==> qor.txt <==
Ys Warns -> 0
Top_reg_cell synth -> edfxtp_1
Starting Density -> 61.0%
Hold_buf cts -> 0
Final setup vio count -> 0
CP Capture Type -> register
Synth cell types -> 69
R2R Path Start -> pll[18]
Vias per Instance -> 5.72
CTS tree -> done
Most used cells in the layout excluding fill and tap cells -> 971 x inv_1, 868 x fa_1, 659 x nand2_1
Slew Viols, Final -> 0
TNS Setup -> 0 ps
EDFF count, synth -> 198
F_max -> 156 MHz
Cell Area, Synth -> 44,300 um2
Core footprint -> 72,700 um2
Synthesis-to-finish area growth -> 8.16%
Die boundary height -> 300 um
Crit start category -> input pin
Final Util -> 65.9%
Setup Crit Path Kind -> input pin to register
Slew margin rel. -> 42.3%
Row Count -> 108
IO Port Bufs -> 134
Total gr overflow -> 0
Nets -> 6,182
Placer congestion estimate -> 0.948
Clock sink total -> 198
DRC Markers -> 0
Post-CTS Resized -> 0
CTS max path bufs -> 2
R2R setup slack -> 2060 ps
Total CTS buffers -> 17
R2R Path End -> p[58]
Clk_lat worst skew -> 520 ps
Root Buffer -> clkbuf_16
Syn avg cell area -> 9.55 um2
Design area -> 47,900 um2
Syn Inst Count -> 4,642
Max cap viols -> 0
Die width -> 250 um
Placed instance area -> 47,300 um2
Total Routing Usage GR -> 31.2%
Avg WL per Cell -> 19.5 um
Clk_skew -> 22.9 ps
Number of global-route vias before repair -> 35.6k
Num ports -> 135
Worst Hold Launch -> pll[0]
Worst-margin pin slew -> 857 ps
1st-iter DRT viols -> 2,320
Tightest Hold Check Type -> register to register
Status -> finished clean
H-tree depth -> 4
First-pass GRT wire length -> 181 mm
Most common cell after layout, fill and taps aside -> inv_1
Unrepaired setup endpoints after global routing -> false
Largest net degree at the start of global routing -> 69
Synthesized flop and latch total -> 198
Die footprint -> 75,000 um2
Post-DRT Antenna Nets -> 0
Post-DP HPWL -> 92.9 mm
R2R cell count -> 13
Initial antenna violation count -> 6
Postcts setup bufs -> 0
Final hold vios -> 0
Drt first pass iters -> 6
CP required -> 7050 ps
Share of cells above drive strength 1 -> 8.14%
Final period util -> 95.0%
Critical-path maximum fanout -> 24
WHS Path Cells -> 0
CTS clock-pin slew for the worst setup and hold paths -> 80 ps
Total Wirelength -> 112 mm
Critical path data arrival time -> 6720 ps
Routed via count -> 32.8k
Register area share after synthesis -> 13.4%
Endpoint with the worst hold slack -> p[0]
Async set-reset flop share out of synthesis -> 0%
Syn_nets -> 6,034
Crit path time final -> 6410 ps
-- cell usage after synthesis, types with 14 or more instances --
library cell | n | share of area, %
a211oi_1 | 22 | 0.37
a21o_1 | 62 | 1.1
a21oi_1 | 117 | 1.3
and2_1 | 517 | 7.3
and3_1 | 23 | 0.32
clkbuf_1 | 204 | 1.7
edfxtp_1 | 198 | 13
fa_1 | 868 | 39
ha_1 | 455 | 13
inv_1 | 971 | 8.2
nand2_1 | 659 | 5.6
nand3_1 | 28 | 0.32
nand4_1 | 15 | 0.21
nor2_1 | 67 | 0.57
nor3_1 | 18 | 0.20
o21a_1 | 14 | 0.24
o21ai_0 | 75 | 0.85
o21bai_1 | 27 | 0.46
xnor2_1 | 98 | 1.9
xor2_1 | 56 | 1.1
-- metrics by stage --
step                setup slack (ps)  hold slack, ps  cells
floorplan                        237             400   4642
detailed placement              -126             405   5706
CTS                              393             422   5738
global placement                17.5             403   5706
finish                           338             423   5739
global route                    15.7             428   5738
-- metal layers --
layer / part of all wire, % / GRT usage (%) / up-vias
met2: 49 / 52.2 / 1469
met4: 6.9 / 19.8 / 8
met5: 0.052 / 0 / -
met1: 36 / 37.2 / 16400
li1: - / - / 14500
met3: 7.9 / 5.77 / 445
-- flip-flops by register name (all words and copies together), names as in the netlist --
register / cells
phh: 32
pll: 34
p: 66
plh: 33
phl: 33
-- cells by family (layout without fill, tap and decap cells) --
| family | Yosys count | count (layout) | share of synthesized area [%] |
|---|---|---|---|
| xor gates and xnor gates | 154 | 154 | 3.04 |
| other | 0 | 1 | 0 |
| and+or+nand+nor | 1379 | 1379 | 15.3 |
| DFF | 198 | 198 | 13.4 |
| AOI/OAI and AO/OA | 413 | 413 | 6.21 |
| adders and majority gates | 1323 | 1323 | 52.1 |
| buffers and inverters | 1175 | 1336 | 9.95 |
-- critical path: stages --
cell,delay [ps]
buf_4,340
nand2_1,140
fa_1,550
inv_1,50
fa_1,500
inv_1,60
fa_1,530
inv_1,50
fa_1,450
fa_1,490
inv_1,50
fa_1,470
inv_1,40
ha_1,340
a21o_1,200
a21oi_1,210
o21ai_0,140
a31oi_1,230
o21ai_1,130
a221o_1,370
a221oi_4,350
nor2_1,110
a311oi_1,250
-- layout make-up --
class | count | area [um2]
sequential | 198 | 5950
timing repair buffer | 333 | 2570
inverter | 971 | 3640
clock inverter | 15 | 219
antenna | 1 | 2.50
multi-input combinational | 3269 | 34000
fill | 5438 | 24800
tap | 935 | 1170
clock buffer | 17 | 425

----

● What needs to be done:
Return a word-for-word copy of the lines above from the one holding "Die width -> 250 um" through the one holding "Tightest Hold Check", with both of them included and nothing besides.

● Expected output:
Die width -> 250 um
Placed instance area -> 47,300 um2
Total Routing Usage GR -> 31.2%
Avg WL per Cell -> 19.5 um
Clk_skew -> 22.9 ps
Number of global-route vias before repair -> 35.6k
Num ports -> 135
Worst Hold Launch -> pll[0]
Worst-margin pin slew -> 857 ps
1st-iter DRT viols -> 2,320
Tightest Hold Check Type -> register to register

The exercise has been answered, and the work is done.